Provided data:
****************************************

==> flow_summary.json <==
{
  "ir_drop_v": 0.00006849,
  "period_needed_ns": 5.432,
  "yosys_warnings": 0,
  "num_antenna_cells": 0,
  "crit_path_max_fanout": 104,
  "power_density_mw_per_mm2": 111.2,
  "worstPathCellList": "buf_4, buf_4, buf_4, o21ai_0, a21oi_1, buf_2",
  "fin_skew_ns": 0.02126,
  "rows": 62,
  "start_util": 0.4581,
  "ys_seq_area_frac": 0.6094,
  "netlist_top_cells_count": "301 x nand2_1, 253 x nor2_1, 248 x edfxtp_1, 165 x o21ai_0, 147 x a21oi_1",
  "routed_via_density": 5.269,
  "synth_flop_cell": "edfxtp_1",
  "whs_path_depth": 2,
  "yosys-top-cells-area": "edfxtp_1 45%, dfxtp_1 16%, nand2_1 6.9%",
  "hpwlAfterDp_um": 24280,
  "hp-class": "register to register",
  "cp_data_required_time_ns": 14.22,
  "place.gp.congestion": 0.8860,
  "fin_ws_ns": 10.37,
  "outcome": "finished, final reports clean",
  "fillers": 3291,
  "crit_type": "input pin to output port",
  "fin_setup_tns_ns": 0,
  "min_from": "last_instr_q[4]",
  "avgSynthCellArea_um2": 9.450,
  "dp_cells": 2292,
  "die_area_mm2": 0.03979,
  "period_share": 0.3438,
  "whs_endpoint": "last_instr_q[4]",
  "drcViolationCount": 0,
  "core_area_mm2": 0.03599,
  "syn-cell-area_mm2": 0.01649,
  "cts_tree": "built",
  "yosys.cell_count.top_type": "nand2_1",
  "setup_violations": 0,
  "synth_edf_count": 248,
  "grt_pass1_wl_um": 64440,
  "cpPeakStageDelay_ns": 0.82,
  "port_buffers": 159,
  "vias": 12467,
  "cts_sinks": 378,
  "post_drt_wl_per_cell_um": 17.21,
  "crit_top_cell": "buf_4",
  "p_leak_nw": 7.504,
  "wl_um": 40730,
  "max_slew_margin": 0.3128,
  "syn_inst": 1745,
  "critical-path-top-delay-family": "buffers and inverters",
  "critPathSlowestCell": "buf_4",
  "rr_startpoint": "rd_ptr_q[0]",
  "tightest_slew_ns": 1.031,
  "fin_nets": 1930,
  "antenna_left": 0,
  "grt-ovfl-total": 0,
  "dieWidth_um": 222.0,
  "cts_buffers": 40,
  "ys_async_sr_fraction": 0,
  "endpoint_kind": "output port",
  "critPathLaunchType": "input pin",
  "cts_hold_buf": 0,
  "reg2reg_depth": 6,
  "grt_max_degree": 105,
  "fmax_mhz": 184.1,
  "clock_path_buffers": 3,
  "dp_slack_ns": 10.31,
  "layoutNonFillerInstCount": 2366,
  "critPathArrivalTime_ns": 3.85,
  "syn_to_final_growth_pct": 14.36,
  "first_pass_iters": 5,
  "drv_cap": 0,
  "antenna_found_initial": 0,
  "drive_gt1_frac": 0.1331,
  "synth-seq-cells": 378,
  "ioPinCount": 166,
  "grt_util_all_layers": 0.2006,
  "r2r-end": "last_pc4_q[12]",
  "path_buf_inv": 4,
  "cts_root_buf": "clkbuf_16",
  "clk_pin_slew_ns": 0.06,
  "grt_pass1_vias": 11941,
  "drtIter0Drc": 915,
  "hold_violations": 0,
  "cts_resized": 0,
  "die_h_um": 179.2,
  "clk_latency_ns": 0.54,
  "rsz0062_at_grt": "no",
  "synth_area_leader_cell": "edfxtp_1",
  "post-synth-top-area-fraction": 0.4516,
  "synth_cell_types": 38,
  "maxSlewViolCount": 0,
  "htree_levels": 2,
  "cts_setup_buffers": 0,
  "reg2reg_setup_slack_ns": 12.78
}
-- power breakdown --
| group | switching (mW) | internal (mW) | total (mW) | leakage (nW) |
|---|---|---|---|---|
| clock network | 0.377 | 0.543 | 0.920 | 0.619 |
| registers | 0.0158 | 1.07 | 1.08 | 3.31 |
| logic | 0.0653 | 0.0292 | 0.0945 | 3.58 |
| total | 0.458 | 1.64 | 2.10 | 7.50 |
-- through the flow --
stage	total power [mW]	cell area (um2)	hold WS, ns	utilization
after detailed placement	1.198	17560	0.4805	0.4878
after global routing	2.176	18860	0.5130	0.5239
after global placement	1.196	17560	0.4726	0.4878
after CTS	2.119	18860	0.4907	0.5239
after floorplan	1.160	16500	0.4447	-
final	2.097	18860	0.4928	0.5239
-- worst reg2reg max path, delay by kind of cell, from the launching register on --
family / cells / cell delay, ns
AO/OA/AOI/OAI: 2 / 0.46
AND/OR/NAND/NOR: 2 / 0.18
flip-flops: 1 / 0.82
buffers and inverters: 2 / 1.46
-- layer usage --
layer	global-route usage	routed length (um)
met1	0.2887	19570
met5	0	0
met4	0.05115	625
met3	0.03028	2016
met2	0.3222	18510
[config.mk]
export PLATFORM = sky130hd
export DESIGN_NAME = tile_map_writer
export DESIGN_NICKNAME = d
export VERILOG_FILES = /design/src/rtl/tile_map_pkg.sv /design/src/rtl/tile_lane_merge.sv /design/src/rtl/tile_map_writer.sv
export SDC_FILE = /design/constraint.sdc
export NUM_CORES = 1
export LEC_CHECK = 0
export BUFFER_PORTS_ARGS = -buffer_cell sky130_fd_sc_hd__buf_4
export CORE_MARGIN = 4
export CORE_UTILIZATION = 55
export DETAILED_ROUTE_END_ITERATION = 8
export PLACE_DENSITY_LB_ADDON = 0.25
export SKIP_LAST_GASP = 1
export SYNTH_ARGS = -nofsm -noshare
export SYNTH_HDL_FRONTEND = slang
export SYNTH_HIERARCHICAL = 1
export SYNTH_SLANG_ARGS = --single-unit
export TNS_END_PERCENT = 10
[constraint.sdc]
create_clock -name clk -period 10.05 [get_ports clk]
set_input_delay 2.01 -clock clk [delete_from_list [all_inputs] [get_ports clk]]
set_output_delay 2.01 -clock clk [all_outputs]
set_load 0.01 [all_outputs]
[src/rtl/tile_map_pkg.sv]
package tile_map_pkg;

  localparam int unsigned SCREEN_WIDTH  = 480;
  localparam int unsigned SCREEN_HEIGHT = 272;
  localparam int unsigned TILE_WIDTH    = 8;
  localparam int unsigned TILE_HEIGHT   = 8;
  localparam int unsigned TILE_COLUMNS  = SCREEN_WIDTH / TILE_WIDTH;
  localparam int unsigned TILE_ROWS     = SCREEN_HEIGHT / TILE_HEIGHT;
  localparam int unsigned WORDS         = TILE_COLUMNS * TILE_ROWS / 4;
  localparam int unsigned ADDR_W        = 9;
  localparam int unsigned LANE_W        = 8;

  localparam logic OP_PLACE = 1'b0;
  localparam logic OP_FILL  = 1'b1;

  typedef enum logic [2:0] {
    ST_IDLE,
    ST_CALC,
    ST_READ,
    ST_MERGE,
    ST_WRITE,
    ST_FILL
  } wr_state_e;

endpackage

[src/rtl/tile_lane_merge.sv]
module tile_lane_merge
  import tile_map_pkg::*;
(
  input  logic [31:0]       word,
  input  logic [1:0]        lane,
  input  logic [LANE_W-1:0] tile_byte,
  output logic [31:0]       merged
);

  always_comb begin
    merged = word;
    merged[lane*LANE_W +: LANE_W] = tile_byte;
  end

endmodule

[src/rtl/tile_map_writer.sv]
module tile_map_writer
  import tile_map_pkg::*;
(
  input  logic              clk,
  input  logic              rst,
  input  logic              cmd_valid,
  output logic              cmd_ready,
  input  logic              cmd_op,
  input  logic [6:0]        cmd_col,
  input  logic [5:0]        cmd_row,
  input  logic [7:0]        cmd_tile,
  output logic [ADDR_W-1:0] mem_addr,
  output logic              mem_rd_en,
  input  logic [31:0]       mem_rd_data,
  output logic              mem_wr_en,
  output logic [31:0]       mem_wr_data,
  output logic              busy,
  output logic              err
);

  wr_state_e   state, state_nxt;
  logic [6:0]  col_q;
  logic [5:0]  row_q;
  logic [7:0]  tile_q;
  logic [1:0]  lane_q;
  logic [10:0] offset;
  logic        in_range;
  logic        fill_last;
  logic [31:0] merged;

  // Only meaningful when in_range; out-of-range products may truncate.
  assign offset    = 11'(row_q) * 11'(TILE_COLUMNS) + 11'(col_q);
  assign in_range  = (32'(col_q) < TILE_COLUMNS) && (32'(row_q) < TILE_ROWS);
  assign fill_last = (32'(mem_addr) == WORDS - 1);

  tile_lane_merge u_merge (
    .word      (mem_rd_data),
    .lane      (lane_q),
    .tile_byte (tile_q),
    .merged    (merged)
  );

  always_ff @(posedge clk) begin
    if (rst) state <= ST_IDLE;
    else     state <= state_nxt;
  end

  always_comb begin
    state_nxt = state;
    cmd_ready = 1'b0;
    mem_rd_en = 1'b0;
    mem_wr_en = 1'b0;
    err       = 1'b0;
    case (state)
      ST_IDLE: begin
        cmd_ready = 1'b1;
        if (cmd_valid) state_nxt = (cmd_op == OP_FILL) ? ST_FILL : ST_CALC;
      end
      ST_CALC: begin
        err       = !in_range;
        state_nxt = in_range ? ST_READ : ST_IDLE;
      end
      ST_READ: begin
        mem_rd_en = 1'b1;
        state_nxt = ST_MERGE;
      end
      ST_MERGE: state_nxt = ST_WRITE;
      ST_WRITE: begin
        mem_wr_en = 1'b1;
        state_nxt = ST_IDLE;
      end
      ST_FILL: begin
        mem_wr_en = 1'b1;
        if (fill_last) state_nxt = ST_IDLE;
      end
      default: state_nxt = ST_IDLE;
    endcase
  end

  assign busy = !cmd_ready;

  // mem_addr doubles as the fill counter; it saturates at WORDS-1.
  always_ff @(posedge clk) begin
    if (rst) begin
      col_q       <= '0;
      row_q       <= '0;
      tile_q      <= '0;
      lane_q      <= '0;
      mem_addr    <= '0;
      mem_wr_data <= '0;
    end else begin
      case (state)
        ST_IDLE: begin
          if (cmd_valid) begin
            col_q  <= cmd_col;
            row_q  <= cmd_row;
            tile_q <= cmd_tile;
            if (cmd_op == OP_FILL) begin
              mem_addr    <= '0;
              mem_wr_data <= {4{cmd_tile}};
            end
          end
        end
        ST_CALC: begin
          if (in_range) begin
            mem_addr <= ADDR_W'(offset[10:2]);
            lane_q   <= offset[1:0];
          end
        end
        ST_MERGE: mem_wr_data <= merged;
        ST_FILL: begin
          if (!fill_last) mem_addr <= mem_addr + ADDR_W'(1);
        end
        default: ;
      endcase
    end
  end

endmodule

* Word level (Yosys, flattened, before mapping) *
Cells that the tools add are included.
Widths: inputs -> output; s select.

storage, ports and cells
  register bits after elaboration = 67
  latch bits = 0
  RAM bits = 0
  bits in read-only memories = 0
  bits of input ports = 57
  output and inout port bits = 46
  logic and storage cells = 56
  memories = 0

operators by class
  $add $sub $neg = 3
  $mul = 1
  divide/modulo/power cells = 0
  magnitude comparators = 2
  eq/ne operators = 11
  shift-type cells = 2
  multiplexer cells = 18
  bitwise gates (word level) = 0
  reductions and logical operators = 12

operators with widths
  cell                     number
  $mux 32                  2
  $pmux 32 s2              1
  $mux 9                   4
  $neg 5->34               1
  $shift 8x34->32 const A  1
  $shiftx 8x34->32         1
  $bwmux 32                1
  $pmux 9 s3               1
  $pmux 3 s5               1
  $add 11x7->11            1
  $ne 2x2->1 const B       5
  $add 9x1->9 const B      1
  $eq 9x9->1 const B       1
  $mul 6x4->9 const B      1
  $mux 3                   3
  $lt 7x6->1 const B       1
  $eq 3x2->1 const B       2
  $eq 3x3->1 const B       2
  $lt 6x6->1 const B       1
  $reduce_and 2->1         3
  $reduce_and 5->1         1
  $mux 1                   4
  $eq 3x1->1 const B       1
  $logic_not 3->1          1
  other kinds (7)          8

* Longest topological paths before layout *
  word-level depth = 4
  depth in mapped cells = 13

* Modules after synthesis *
Netlist, hierarchy kept.

modules (own cells, without submodules)
  module           instances  cells an instance  area each (um^2)
  tile_map_writer  1          445                3,831.2
  tile_lane_merge  1          68                 548.0

* Worst setup path before layout *
Ideal clock, no wire load.

  path type = register to output
  start = reg row_q[3]
  end = out err
  data arrival time = 1,319 ps
  required time = 8,040 ps
  slack = 6,721 ps
  cell stages (with the launch flop) = 6
  path buffers = 0
  cells stage by stage = dfxtp_1 -> inv_1 -> ha_1 -> nand2b_4 -> a2111oi_4 -> nor2_1

between the ends
  word-level cells in the longest chain between the ends = 4

RTL lines
  element                   RTL line               text
  start: declaration        tile_map_writer.sv:23  logic [5:0] row_q;
  start signal: assignment  tile_map_writer.sv:96  row_q <= cmd_row;
  $lt 6x6->1                tile_map_writer.sv:33  assign in_range = (32'(col_q) < TILE_COLUMNS) && (32'(row_q) < TILE_ROWS);
  $logic_and 1x1->1         tile_map_writer.sv:33
  $logic_not 1->1           tile_map_writer.sv:60  err = !in_range;
  $mux 1                    tile_map_writer.sv:54  case (state)
  end: declaration          tile_map_writer.sv:18  output logic err

Every way passes these cells.

* Final worst setup path *
Ends and elaborated chain as after synthesis.

==> flow_summary_export.csv <==
group,metric,value,unit
run_status,status,"completed",
clock_tree,cts_htree_levels,3,
run,max-cap-violations,0,
synthesis,post-synth-top-count-cell,"dfxtp_1",
synthesis,ys.flop_type,"dfxtp_1",
finish,antenna_cells,0,
worst_setup_path,startpoint_type,"flop",
clock_tree,clock_latency,350,ps
power_and_ir_drop,powerDensity,165,nW/um^2
floorplanning,io_pins,103,
finish,design_area,5370,um^2
worst_setup_path,path_cells,"inv_1, ha_1, nand2b_4, a2111oi_4, nor2_1, buf_4",
synthesis,synth_common_cells,"dfxtp_1 (67), a21oi_1 (64), nor2_1 (50), nand2_1 (49), inv_1 (46)",
power_and_ir_drop,ir_drop,93.5,uV
synthesis,ys_warn_count,6,
worst_setup_path,path_class,"reg -> out",
drt,wl_per_cell,16.6,um
clock_tree,post_cts_resize_count,0,
global_route,grt_pass1_wl,18900,um
timing,finalCritPeriodShare,0.403,
drt,via_per_inst,5.84,
drt,finalWirelength,11800,um
timing,slew_violations,0,
drt,ant_nets,0,
timing,fmax,247,MHz
drt,met1_length,5080,um
clock_tree,cts_buffers,9,
worst_setup_path,cpPeakStageDelay,560,ps
placement,port_buffers,102,
finish,area.growth.synth_to_final,22.5,%
synthesis,synth_area_leaders,"dfxtp_1 (31%), ha_1 (7.4%), a21oi_1 (7.3%)",
timing,timing.final.ws_setup,6000,ps
timing,finClkSkew,11.6,ps
clock_tree,clock-root-buffer,"clkbuf_8",
finish,fin_cells,709,
clock_tree,clockBufferDepth,2,
timing,whs,471,ps
worst_setup_path,slowest_stage,"a2111oi_4",
timing,rsz0062_at_grt,"no",
timing,tns,0,ps
floorplanning,core,7730,um^2
drt,drc,0,
finish,drive_above_1_share,0.265,
timing,timing.final.hold_violations,0,
synthesis,ys_types,63,
floorplanning,floorplan.rows,32,
worst_setup_path,crit_path_max_fanout,5,
synthesis,syn-mean-instance-area,8.54,um^2
global_route,grt_pass1_vias,3914,
clock_tree,cts_tree,"done",
synthesis,synth_edf_count,0,
global_route,grt_max_degree,69,
drt,dr.pass1.iters,5,
synthesis,yosysTopAreaCell,"dfxtp_1",
synthesis,synth_nets,606,
finish,num-fill-cells,617,
floorplanning,die_area,9450,um^2
placement,dp_cells,693,
timing,worstMarginPinSlew,847,ps
timing,setup_viol,0,
placement,dp_slack,6380,ps
floorplanning,fp.dieW,97.2,um
floorplanning,initial_core_util,0.567,
synthesis,synth_seq_cells,67,
global_route,grt_usage,0.242,
drt,topRoutingLayerUsed,"met4",
worst_setup_path,cp_data_required_time,8040,ps
power_and_ir_drop,p_total,888,uW
global_route,gr-total-overflow,0,
floorplanning,chipHeight,97.2,um
clock_tree,cts_setup_buffers,0,
clock_tree,postCtsHoldBufs,0,
drt,routed-wl-met2,5580,um
drt,wl_met3,860,um
worst_setup_path,crit_path_end_kind,"output pin",
finish,final_nets,695,
synthesis,syn_area,4380,um^2
global_route,antenna_found_initial,0,
finish,post-route-util,0.694,
synthesis,synthDominantCellAreaShare,0.306,
drt,drt_iter0_drc,246,
clock_tree,clock_sinks,67,
timing,post-route-min-period,4050,ps
power_and_ir_drop,total_leakage_power,2.32,nW
timing,slew_headroom,0.436,
worst_setup_path,cpLargestDelayFamily,"compound AO/OA/AOI/OAI gates",
synthesis,synth_cells,513,
synthesis,ys_seq_area_frac,0.306,
worst_setup_path,worstPathArrival,2040,ps
worst_setup_path,crit_buf_inv,2,
synthesis,async_reset_ff_frac,0,
placement,place_area,5140,um^2
placement,place.detailed.hpwl,8700,um
min_path,hold_path_class,"reg -> reg",
clock_tree,clkSlewWorstSetupHoldPaths,70,ps
placement,gp_congestion,0.833,
drt,vias,4138,
-- routing by layer --
metal | global-route usage | vias up
met1 | 0.318 | 1923
met3 | 0.0388 | 22
li1 | - | 2005
met4 | 0.0916 | 0
met2 | 0.400 | 188
met5 | 0 | -
-- placed cells by master (no fill, tap or decap), types with 5 or more instances in the layout --
| cell | count |
|---|---|
| nor3_1 | 7 |
| fa_1 | 10 |
| xor2_1 | 5 |
| a211oi_1 | 16 |
| inv_1 | 46 |
| clkbuf_8 | 9 |
| a22o_1 | 22 |
| dfxtp_1 | 67 |
| ha_1 | 26 |
| buf_4 | 105 |
| nor2_1 | 49 |
| a21oi_1 | 64 |
| nand2_1 | 49 |
| xnor2_1 | 5 |
| and3_1 | 5 |
| o21ai_0 | 6 |
| nor2b_1 | 9 |
| a211oi_2 | 22 |
| o32ai_1 | 10 |
-- sequential cells by signal (all words and copies together), names as in the netlist --
name         flops
lane_q           2
mem_wr_data     32
col_q            7
tile_q           8
state            3
mem_addr         9
row_q            6
-- worst register-to-register path, delay by kind of cell (launching register included) --
kind / cells / cell delay (ps)
buf+inv: 2 / 200
fa+ha+maj: 4 / 1670
xor+xnor: 2 / 330
simple gates: 2 / 370
flops: 1 / 490
compound gates: 3 / 420
-- cell type report --
type | instances | area (um^2) | area share
multi-input combinational | 369 | 2700 | 0.503
sequential | 67 | 1340 | 0.250
timing repair buffer | 105 | 788 | 0.147
inverter | 50 | 188 | 0.0350
tap | 102 | 128 | 0.0238
clock buffer | 9 | 124 | 0.0231
clock inverter | 7 | 98.8 | 0.0184
-- report_power, final --
group	switching, mW	total (mW)	internal, mW	leakage [nW]
Combinational	0.168	0.301	0.133	1.65
Clock	0.116	0.257	0.141	0.110
Sequential	0.0310	0.329	0.298	0.550
Total	0.315	0.888	0.572	2.32
-- logic make-up (layout without fill, tap and decap cells) --
family	Yosys count	after routing	synth area share
compound gates	169	169	0.294
mux	2	2	0.00457
fa+ha+maj	36	36	0.120
xor+xnor	10	10	0.0200
simple gates	152	152	0.176
buf+inv	77	171	0.0791
flops	67	67	0.306
-- path summary, 6_finish.rpt --
check | end | slack, ps | from | depth (start not counted)
setup / recovery | err | 6000 | row_q[3] | 6
setup reg to reg | mem_addr[8] | 6450 | row_q[3] | 13
hold reg to reg | col_q[0] | 470 | col_q[0] | 2
hold / removal | col_q[0] | 470 | col_q[0] | 2
Note: power is estimated with default switching activity, not from simulation.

****************************************

Directions for this task: Going down from the first line of the entries above, restate each line word for word until the line holding "x nand2_1, 253" is done.

Written response:
==> flow_summary.json <==
{
  "ir_drop_v": 0.00006849,
  "period_needed_ns": 5.432,
  "yosys_warnings": 0,
  "num_antenna_cells": 0,
  "crit_path_max_fanout": 104,
  "power_density_mw_per_mm2": 111.2,
  "worstPathCellList": "buf_4, buf_4, buf_4, o21ai_0, a21oi_1, buf_2",
  "fin_skew_ns": 0.02126,
  "rows": 62,
  "start_util": 0.4581,
  "ys_seq_area_frac": 0.6094,
  "netlist_top_cells_count": "301 x nand2_1, 253 x nor2_1, 248 x edfxtp_1, 165 x o21ai_0, 147 x a21oi_1",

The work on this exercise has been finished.